**** DATA SUPPLIED ****

From an optimization exercise on the open Yosys and OpenROAD flow, aimed at small area; shortcuts taken in it are not production practice. In this exercise RTL edits were held to simulation tests only and were not proved equivalent to the original. Power and IR drop assume default switching activity.

==> run a <==
Design Single_Cycle_Top, start of the top module:
module Single_Cycle_Top(clk, reset, imem_addr, imem_rdata, dmem_addr, dmem_wdata, dmem_we, dmem_rdata);
export LEC_CHECK = 0
export CAP_MARGIN = 20
export CELL_PAD_IN_SITES_DETAIL_PLACEMENT = 2
export CELL_PAD_IN_SITES_GLOBAL_PLACEMENT = 2
export CORE_MARGIN = 2
export CORE_UTILIZATION = 40
export PLACE_DENSITY = 0.55
export SETUP_SLACK_MARGIN = 1.0
export SLEW_MARGIN = 20
export SYNTH_HIERARCHICAL = 1
export SYNTH_MINIMUM_KEEP_SIZE = 0
create_clock -name core_clock -period 14.0 [get_ports {clk}]
standard.sh (not shown) runs the stock make flow with config.mk's settings and CLKGATE_MAP_FILE= SYNTH_SCRIPT=/design/flow/synth_recipe.tcl, a recipe that flattens the netlist after the stock synthesis.
==> flow/flow/run.sh <==
#!/bin/bash
# Layout flow: the standard ORFS flow (standard.sh) with two changes:
#  - ports are buffered with sky130_fd_sc_hd__buf_1 instead of the default
#    delay-cell buffer (every input and output port still gets a buffer);
#  - clock tree synthesis clusters up to 25 sinks within 100 um per leaf
#    buffer and inserts no dummy loads.
# Each ORFS step writes its full log under orfs/logs/; make's own output goes
# to flow_make.log in the work folder.
set -euo pipefail
export BUFFER_PORTS_ARGS="-buffer_cell sky130_fd_sc_hd__buf_1"
export CTS_ARGS="-sink_clustering_enable -repair_clock_nets -dont_use_dummy_load -sink_clustering_size 25 -sink_clustering_max_diameter 100"
bash standard.sh finish > flow_make.log 2>&1
==> inputs of run b, as changes to run a <==
==> flow/flow/run.sh (replaced) <==
#!/bin/bash
# Layout flow: the standard ORFS flow (standard.sh) with three changes:
#  - ports are buffered with sky130_fd_sc_hd__buf_1 instead of the default
#    delay-cell buffer (every input and output port still gets a buffer);
#  - clock tree synthesis clusters up to 25 sinks within 100 um per leaf
#    buffer and inserts no dummy loads;
#  - after global routing, ORFS's power recovery (RECOVER_POWER) downsizes
#    cells off the critical paths.
# Each ORFS step writes its full log under orfs/logs/; make's own output goes
# to flow_make.log in the work folder.
set -euo pipefail
export BUFFER_PORTS_ARGS="-buffer_cell sky130_fd_sc_hd__buf_1"
export CTS_ARGS="-sink_clustering_enable -repair_clock_nets -dont_use_dummy_load -sink_clustering_size 25 -sink_clustering_max_diameter 100"
export RECOVER_POWER=100
bash standard.sh finish > flow_make.log 2>&1
==> notes <==
Run a went through all stages and came out clean. Run b completed, yet does not pass: max-capacitance violations, max-slew violations.
Of run b and run a, run a has the higher via count (gap 0.29%, measured against run a).
In synthesized cell count, run b and run a do not differ.
In wire length, run a and run b hardly differ.
Die area is the same in run a and run b.
In combinational power, run b and run a hardly differ.
In flip-flop and latch count, run b and run a do not differ.
Register-to-register slack: run b is lower than run a (0.55 ns).
In sequential power, run b and run a hardly differ.
In run b the critical path depth is higher than in run a, by 3.
Of run a and run b, run a has the higher design area (gap about 0.9%, measured against run b).
This design comes from an exercise in tuning for small area, a short achievable clock period and few clock cycles per item on the open sky130 flow, not from production work.
At most, simulation tests tie the RTL to the original design; equivalence was not proved.
Function not checked in runs 2 to 6: the RTL went through the layout flow alone.

==> design/flow/design.v <==
module cordic(
    input wire [31:0]   angle,    
    input wire [1:0]    opt,      
    input wire          enable, 
    input wire          reset, 
    input wire          clk,
    output reg signed [31:0] sin_out,   
    output reg signed [31:0] cos_out,   
    output reg               done 
);
    parameter ITER = 16;
    parameter signed [31:0] K = 32'd39797;  
    reg signed [31:0] x, y, z;
    reg [4:0] i;
    function signed [31:0] atan_table;
        input [3:0] n;
        case (n)
            4'd0:  atan_table = 32'd51472;   
            4'd1:  atan_table = 32'd30385;   
            4'd2:  atan_table = 32'd16055;   
            4'd3:  atan_table = 32'd8145;    
            4'd4:  atan_table = 32'd4090;    
            4'd5:  atan_table = 32'd2045;
            4'd6:  atan_table = 32'd1023;
            4'd7:  atan_table = 32'd512;
            4'd8:  atan_table = 32'd256;
            4'd9:  atan_table = 32'd128;
            4'd10: atan_table = 32'd64;
            4'd11: atan_table = 32'd32;
            4'd12: atan_table = 32'd16;
            4'd13: atan_table = 32'd8;
            4'd14: atan_table = 32'd4;
            default: atan_table = 32'd2;
        endcase
    endfunction
    always @(posedge clk or posedge reset) begin
        if (reset) begin
            x <= 0;
            y <= 0;
            z <= 0;
            i <= 0;
            done <= 0;
            sin_out <= 0;
            cos_out <= 0;
        end else if (enable) begin
            if (i == 0) begin
                x <= K;      
                y <= 0;
                z <= angle;
                done <= 0;
                sin_out <= 0;
                cos_out <= 0;
                i <= i + 1;
            end else if (i <= ITER) begin
                if (z[31] == 0) begin  
                    x <= x - (y >>> (i-1));
                    y <= y + (x >>> (i-1));
                    z <= z - atan_table(i-1);
                end else begin
                    x <= x + (y >>> (i-1));
                    y <= y - (x >>> (i-1));
                    z <= z + atan_table(i-1);
                end
                i <= i + 1;
            end else begin
                done <= 1'b1;
                case (opt)
                    2'b00: begin
                        sin_out <= y;   
                        cos_out <= x;
                    end
                    2'b01: begin
                        cos_out <= x;   
                        sin_out <= 0;
                    end
                    2'b10: begin
                        cos_out <= x;   
                        sin_out <= y;
                    end
                    default: begin
                        cos_out <= 0;
                        sin_out <= 0;
                    end
                endcase
            end
        end else begin
            done <= 1'b0;
        end
    end
endmodule
==> design/flow/run.sh <==
#!/bin/bash
# synth_recipe.tcl (not shown) runs the flow's synth.tcl, then flattens the netlist and writes it again
# the make line also repeats each setting of config.mk as NAME=value (left out here)
make -C /OpenROAD-flow-scripts/flow DESIGN_CONFIG=/design/flow/config.mk WORK_HOME=/design/flow/orfs CLKGATE_MAP_FILE= SYNTH_SCRIPT=/design/flow/synth_recipe.tcl finish
==> design/flow/config.mk <==
export PLATFORM = sky130hd
export DESIGN_NAME = cordic
export DESIGN_NICKNAME = cordic
export VERILOG_FILES = /design/flow/design.v
export SDC_FILE = /design/flow/constraint.sdc
export NUM_CORES = 4
export LEC_CHECK = 0
export CAP_MARGIN = 20
export CORE_MARGIN = 2
export CORE_UTILIZATION = 40
export SLEW_MARGIN = 20
==> design/flow/constraint.sdc <==
create_clock -name core_clock -period 7.0 [get_ports {clk}]
set_input_delay 1.4000 -clock core_clock [delete_from_list [all_inputs] [get_ports {clk}]]
set_output_delay 1.4000 -clock core_clock [all_outputs]
set_load 0.01 [all_outputs]
==> results of run 1 <==
## final timing paths
check	to	cells after the start	slack [ps]
setup / recovery	y[31]$_DFFE_PP0P_	32	260
hold / removal	z[14]$_DFFE_PP0P_	2	490
setup reg to reg	y[31]$_DFFE_PP0P_	32	260
hold reg to reg	z[14]$_DFFE_PP0P_	2	490
max in group asynchronous	i[0]$_DFFE_PP0P_	3	4610
min in group asynchronous	cos_out[27]$_DFFE_PP0P_	2	1410
## layout make-up
type / count / area, um2 / share of cell area [%]
Multi-Input combinational cell: 1866 / 13400 / 62.6
Sequential cell: 166 / 4160 / 19.4
Timing Repair Buffer: 248 / 2230 / 10.4
Tap cell: 600 / 751 / 3.50
Clock buffer: 21 / 470 / 2.19
Inverter: 55 / 211 / 0.986
Clock inverter: 11 / 193 / 0.899
## cell families after synthesis
group                      after synthesis  share of synthesized area [%]
AOI/OAI and AO/OA                      789                           29.1
muxes                                  154                           11.3
DFF                                    166                           22.7
and+or+nand+nor                        682                           18.0
adders and majority gates              112                           7.77
buffers and inverters                  204                           4.92
xor gates and xnor gates               129                           6.24
## stage by stage
stage               utilization (%)  setup TNS, ps  instances
floorplan                         -              0       2236
global placement               45.5              0       2929
detailed placement             45.5              0       2929
CTS                            47.0              0       2961
global route                   47.4          -44.1       2967
finish                         47.4              0       2967
## worst max-delay path: cells and delay by family, from the launching register on
kind	cells	cell delay (ps)
flops	1	540
fa+ha+maj	4	940
mux	1	160
compound gates	13	2010
xor+xnor	2	520
simple gates	7	1660
buf+inv	5	710
## repair_timing
item                                    4_1_cts  5_1_grt
endpoints found under the setup margin        0       12
setup buffers                                 0        6
resized for setup                             0       23
hold buffers                                  0        0
## registers in the layout, summed over array words and instances, names as in the netlist
name and count:
x 32, z 32, done 1, i 5
cos_out 32, sin_out 32, y 32
## cells in the mapped netlist (all sizes together), types with 9 or more instances
master | number | area share [%]
a211o | 10 | 0.48
a211oi | 27 | 1.1
a21o | 34 | 1.4
a21oi | 164 | 4.5
a22o | 71 | 3.4
a22oi | 31 | 1.3
a31oi | 52 | 1.8
and2 | 15 | 0.51
and3 | 23 | 0.79
buf | 62 | 2.0
clkbuf | 87 | 1.8
dfrtp | 166 | 23
ha | 109 | 7.4
inv | 54 | 1.1
mux2 | 28 | 1.7
mux2i | 87 | 4.8
mux4 | 39 | 4.8
nand2 | 210 | 4.4
nand2b | 31 | 1.1
nand3 | 55 | 1.5
nand4 | 21 | 0.72
nor2 | 183 | 3.8
nor2b | 25 | 0.85
nor3 | 52 | 1.5
nor3b | 9 | 0.40
o211ai | 17 | 0.70
o21a | 18 | 0.74
o21ai | 184 | 5.0
o21bai | 12 | 0.49
o22ai | 28 | 0.96
o31ai | 17 | 0.85
or3 | 21 | 0.74
xnor2 | 73 | 3.5
xor2 | 55 | 2.6
## per-layer routing
layer	GRT usage (%)	up-vias	routed length, um
li1	-	8682	-
met1	42.5	9503	33100
met2	49.5	789	34400
met3	6.25	177	5180
met4	15.6	0	3520
met5	0	-	0
==> out/results.tsv, run 1 <==
stage	metric	value	unit
status	status	timing/DRC/antenna clean	
place	placed_area	0.0206	mm2
cells_and_area	fillCellCount	4423	
setup_path	cp.required	7350	ps
floorplanning	rows	78	
floorplanning	initial_core_util	40.5	%
setup_path	cp_max_fo	23	
cells_and_area	design_area	0.0214	mm2
setup_path	end_kind	flop	
clock_tree	cts_inserted_buffers	17	
cells_and_area	n_antenna_cell	0	
sta	setup_violations	0	
yosys	yosysWarnings	1	
detailed_routing	wl_per_cell	25.7	um
place	pre_cts_ws	91.5	ps
cells_and_area	drive_gt1_share	13.5	%
worst_hold_path	worstHoldStart	z[14]$_DFFE_PP0P_	
setup_path	crit_start	i[0]$_DFFE_PP0P_	
place	place_congestion	1.05	
floorplanning	dieWidth	218	um
setup_path	worstSetupStartpointType	flop	
yosys	async_reset_ff_share	100	%
detailed_routing	ant_nets	0	
sta	fin_crit	6740	ps
setup_path	r2r_start	i[0]$_DFFE_PP0P_	
global_route	track_usage	31.9	%
detailed_routing	num_vias	19200	
sta	setup_ws	261	ps
sta	final_max_slew_viol_count	0	
yosys	postSynthNetCount	2385	
clock_tree	clk_latency	520	ps
global_route	grt_pass1_vias	18500	
setup_path	arrival	7090	ps
sta	hold_viol_final	0	
sta	max_freq	148	MHz
yosys	synth_flop_cell	dfrtp_1	
place	dp_hpwl	57900	um
detailed_routing	drt_first_pass_iters	6	
run	cap_violations	0	
global_route	grt_pass1_wl	114000	um
global_route	antenna_found_initial	1	
setup_path	path_class	reg2reg	
setup_path	cp_slowest_stage_delay	600	ps
detailed_routing	wirelength	76300	um
setup_path	crit_top_cell	a21oi_1	
floorplanning	die_area	0.0475	mm2
sta	slew_headroom	28.0	%
cells_and_area	final_nets	2503	
yosys	synth_edf_count	0	
yosys	ys_seq_elements	166	
global_route	grt_max_degree	87	
global_route	overflow	0	
sta	finalHoldWorstSlack	494	ps
clock_tree	root_buffer	clkbuf_16	
worst_hold_path	worstHoldPathType	reg2reg	
cells_and_area	mostFrequentLayoutCell	nand2_1	
clock_tree	htreeDepth	4	
detailed_routing	drt_first_iter_violations	1652	
clock_tree	clock-sinks	166	
sta	fin_crit_sh	96.3	%
yosys	avgSynthCellArea	8.19	um2
clock_tree	tritoncts	built	
detailed_routing	via_per_inst	6.45	
sta	clock-skew-final	38.3	ps
floorplanning	core	0.0453	mm2
setup_path	cp_slowest_cell	or4_4	
yosys	synthDistinctLibCells	100	
cells_and_area	area_growth	17.1	%
yosys	yosysSeqAreaShare	22.7	%
floorplanning	die_y	218	um
sta	worstMarginPinSlew	1070	ps
cells_and_area	layout_common_cells	nand2_1 (208), nor2_1 (180), o21ai_0 (178), a21oi_1 (164), dfrtp_1 (164)	
floorplanning	ios	102	
place	port_buffers	101	
detailed_routing	drc	0	
yosys	syn_area	0.0183	mm2
clock_tree	clock_path_buffers	2	
clock_tree	clk_pin_slew_worst_paths	70	ps
yosys	postSynthCellCount	2236	
Testbench counts, summed over its fixed seeds: cycles 48,000, items 2,400.
==> run 2: changes to the inputs <==
==> design/flow/design.v (replaced) <==
module cordic(
    input wire [31:0]   angle,
    input wire [1:0]    opt,
    input wire          enable,
    input wire          reset,
    input wire          clk,
    output wire signed [31:0] sin_out,
    output wire signed [31:0] cos_out,
    output wire               done
);
    localparam signed [17:0] K = 18'sd39797;
    function [17:0] atan_table;
        input [3:0] n;
        case (n)
            4'd0:  atan_table = 18'd51472;
            4'd1:  atan_table = 18'd30385;
            4'd2:  atan_table = 18'd16055;
            4'd3:  atan_table = 18'd8145;
            4'd4:  atan_table = 18'd4090;
            4'd5:  atan_table = 18'd2045;
            4'd6:  atan_table = 18'd1023;
            4'd7:  atan_table = 18'd512;
            4'd8:  atan_table = 18'd256;
            4'd9:  atan_table = 18'd128;
            4'd10: atan_table = 18'd64;
            4'd11: atan_table = 18'd32;
            4'd12: atan_table = 18'd16;
            4'd13: atan_table = 18'd8;
            4'd14: atan_table = 18'd4;
            default: atan_table = 18'd2;
        endcase
    endfunction
    reg signed [17:0] x, y, z;
    reg [3:0] n;
    reg       done_r;
    reg       sat_r, neg_r;      
    reg       sin_en, cos_en;    
    wire run   = enable & ~done_r;
    wire first = (n == 4'd0);
    wire d = sat_r ? ~neg_r : ~z[17];
    wire signed [17:0] ys = y >>> n;
    wire signed [17:0] xs = x >>> n;
    wire signed [17:0] x_nx = d ? x - ys : x + ys;
    wire signed [17:0] y_nx = d ? y + xs : y - xs;
    wire signed [17:0] z_in  = first ? angle[17:0] : z;
    wire               z_d   = first ? ~angle[31] : d;
    wire [17:0]        at    = atan_table(n);
    wire signed [17:0] z_nx  = z_d ? z_in - at : z_in + at;
    wire angle_sat = ~((&angle[31:17]) | ~(|angle[31:17]));
    always @(posedge clk) begin
        sat_r  <= angle_sat;
        neg_r  <= angle[31];
        sin_en <= ~opt[0];
        cos_en <= ~(opt[1] & opt[0]);
    end
    always @(posedge clk or posedge reset) begin
        if (reset) begin
            x <= K;
            y <= 18'sd0;
            n <= 4'd0;
            done_r <= 1'b0;
        end else if (run) begin
            x <= x_nx;
            y <= first ? (angle[31] ? -K : K) : y_nx;
            n <= n + 4'd1;
            if (n == 4'd15) done_r <= 1'b1;
        end
    end
    always @(posedge clk) begin
        if (run) z <= z_nx;
    end
    assign done    = done_r;
    assign sin_out = {{14{y[17]}}, y} & {32{sin_en}};
    assign cos_out = {{14{x[17]}}, x} & {32{cos_en}};
endmodule
==> out/results.tsv, run 2 <==
stage	metric	value	unit	change
sta	worstMarginPinSlew	823	ps	was 1070 ps
sta	rsz0062_at_grt	no		
global_route	overflow	0		unchanged
clock_tree	clock-sinks	63		was 166
yosys	synthDistinctLibCells	76		was 100
yosys	avgSynthCellArea	8.38	um2	was 8.19 um2
sta	finalSetupTns	0	ps	unchanged
detailed_routing	routedLengthMet1	10800	um	was 33100 um
clock_tree	clk_latency	350	ps	was 520 ps
detailed_routing	drc	0		unchanged
yosys	ys_seq_elements	63		was 166
clock_tree	post_cts_resize_count	0		unchanged
floorplanning	die_y	149	um	was 218 um
clock_tree	htreeDepth	3		was 4
clock_tree	tritoncts	built		unchanged
detailed_routing	dr_wl_met2	10500	um	was 34400 um
detailed_routing	ant_nets	0		unchanged
detailed_routing	top_layer	met4		unchanged
setup_path	r2r_start	n[0]$_DFFE_PP0P_		was i[0]$_DFFE_PP0P_
detailed_routing	num_vias	7544		was 19200
yosys	synth_flop_cell	dfrtp_1		unchanged
yosys	synth_edf_count	18		was 0
yosys	postSynthNetCount	1102		was 2385
floorplanning	die_area	0.0221	mm2	was 0.0475 mm2
clock_tree	cts_inserted_buffers	9		was 17
cells_and_area	layout_common_cells	clkdlybuf4s50_1 (101), nand2_1 (97), o21ai_0 (77), a21oi_1 (70), nor2_1 (69)		was nand2_1 (208), nor2_1 (180), o21ai_0 (178), a21oi_1 (164), dfrtp_1 (164)
floorplanning	ios	102		unchanged
yosys	yosysMostFrequentCell	nand2_1		unchanged
setup_path	end_kind	flop		unchanged
worst_hold_path	worstHoldStart	done_r$_DFFE_PP0P_		was z[14]$_DFFE_PP0P_
cells_and_area	fillCellCount	2070		was 4423
setup_path	cp_max_fo	25		was 23
place	place_congestion	0.899		was 1.05
yosys	yosysWarnings	1		unchanged
cells_and_area	register_area	0.00166	mm2	was 0.00416 mm2
yosys	yosysSeqAreaShare	19.8	%	was 22.7%
worst_hold_path	whs_path_depth	1		was 2
yosys	synth_area_leader_cell	dfrtp_1		unchanged
floorplanning	dieWidth	149	um	was 218 um
sta	hold_viol_final	0		unchanged
place	port_buffers	101		unchanged
sta	slew_headroom	45.0	%	was 28.0%
detailed_routing	route.met3.wl	1440	um	was 5180 um
sta	setup_ws	1470	ps	was 261 ps
setup_path	worstSetupStartpointType	flop		unchanged
yosys	synth_area_leaders	dfrtp_1 (9.3%), ha_1 (9.3%), mux4_2 (8.6%)		was dfrtp_1 (23%), ha_1 (7.4%), o21ai_0 (4.9%)
cells_and_area	largest_registers	x x18, y x18, z x18		
sta	fin_crit_sh	79.0	%	was 96.3%
cells_and_area	multi_input_area	0.00610	mm2	was 0.0134 mm2
place	pre_cts_ws	1540	ps	was 91.5 ps
yosys	synth_top_area_share	9.26	%	was 22.7%
detailed_routing	drt_first_pass_iters	5		was 6
cells_and_area	fin_util	47.2	%	was 47.4%
cells_and_area	final_nets	1143		was 2503
run	cap_violations	0		unchanged
setup_path	r2r_cells	17		was 32
cells_and_area	n_antenna_cell	0		unchanged
status	status	timing/DRC/antenna clean		unchanged
clock_tree	clk_pin_slew_worst_paths	50	ps	was 70 ps
global_route	grt_pass1_vias	7125		was 18500
global_route	track_usage	21.2	%	was 31.9%
floorplanning	initial_core_util	41.0	%	was 40.5%
sta	clock-skew-final	10.8	ps	was 38.3 ps
yosys	async_reset_ff_share	65.1	%	was 100%
sta	final_max_slew_viol_count	0		unchanged
setup_path	cp.required	7200	ps	was 7350 ps
yosys	syn_area	0.00838	mm2	was 0.0183 mm2
clock_tree	root_buffer	clkbuf_16		unchanged
setup_path	arrival	5730	ps	was 7090 ps
cells_and_area	drive_gt1_share	10.0	%	was 13.5%
setup_path	path_class	reg2reg		unchanged
detailed_routing	via_per_inst	5.73		was 6.45
cells_and_area	area_growth	15.1	%	was 17.1%
yosys	synth_top_cells_by_count	nand2_1 (97), o21ai_0 (77), a21oi_1 (70)		was nand2_1 (208), nor2_1 (182), o21ai_0 (179)
global_route	antenna_found_initial	0		was 1
global_route	grt_max_degree	42		was 87
setup_path	crit_start	n[0]$_DFFE_PP0P_		was i[0]$_DFFE_PP0P_
clock_tree	postCtsSetupBuffers	0		unchanged
sta	fin_crit	5530	ps	was 6740 ps
clock_tree	cts_hold_buf	0		unchanged
sta	setup_violations	0		unchanged
global_route	grt_pass1_wl	37600	um	was 114000 um
floorplanning	rows	52		was 78
clock_tree	clock_path_buffers	2		unchanged
worst_hold_path	worstHoldPathType	reg2reg		unchanged
detailed_routing	drt_first_iter_violations	378		was 1652
cells_and_area	mostFrequentLayoutCell	clkdlybuf4s50_1		was nand2_1
detailed_routing	wirelength	23200	um	was 76300 um
yosys	postSynthCellCount	1000		was 2236
detailed_routing	wl_per_cell	17.7	um	was 25.7 um
sta	max_freq	181	MHz	was 148 MHz
place	dp_hpwl	17600	um	was 57900 um
floorplanning	core	0.0204	mm2	was 0.0453 mm2
## run 2: area by class of cell
class	instances	share of cell area (%)
clock buffers	12	2.45
clock inverters	4	0.480
inverters	40	1.56
multi-input cells	813	63.3
flip-flops and latches	63	17.3
well taps	270	3.50
repair buffers	114	11.5
## run 2: cells by family (layout without fill, tap and decap cells)
kind of cell    count (synthesis)  count (layout)  share of synthesized area (%)
compound gates                269             269                           20.6
xor+xnor                       83              83                           8.67
flops                          63              63                           19.8
mux                            85              85                           15.2
buf+inv                       124             170                           7.45
fa+ha+maj                      65              65                           9.97
simple gates                  311             311                           18.2
## run 2: critical path, stage by stage (launching register included)
cell	delay [ps]
dfrtp_2	780
buf_4	430
mux4_2	570
mux4_2	550
a211oi_4	280
nand3_2	140
or3_1	420
o31ai_1	260
xnor2_1	160
ha_1	300
a21oi_1	290
o21bai_1	100
a21oi_1	300
inv_1	70
a221oi_1	350
and2_1	170
mux2i_1	80
xnor2_1	130
## run 2: routing by layer
metal  vias to the layer above  global-route usage, %
met5                         -                      0
met4                         0                   6.19
met3                        34                   3.73
met2                       248                   34.2
met1                      3553                   29.3
li1                       3709                      -
## run 2: final timing paths
check                           slack (ps)                 end
worst max-delay path                  1470   x[17]$_DFFE_PP0P_
worst min-delay path                   510  done_r$_DFFE_PP0P_
worst max register to register        1470   x[17]$_DFFE_PP0P_
worst min register to register         510  done_r$_DFFE_PP0P_
max in group asynchronous             5060    n[1]$_DFFE_PP0P_
min in group asynchronous             1520    y[1]$_DFFE_PP0P_
## run 2: metrics by stage
stage	std cells	hold slack (ps)	area, um2
after floorplan	1000	471	8380
after global placement	1300	489	9360
after detailed placement	1300	508	9360
after CTS	1316	521	9640
after global routing	1316	546	9640
final	1316	505	9640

****

TO DO
Your answer must be a single number: the count of lines in the records that include "higher".

TASK OUTPUT
3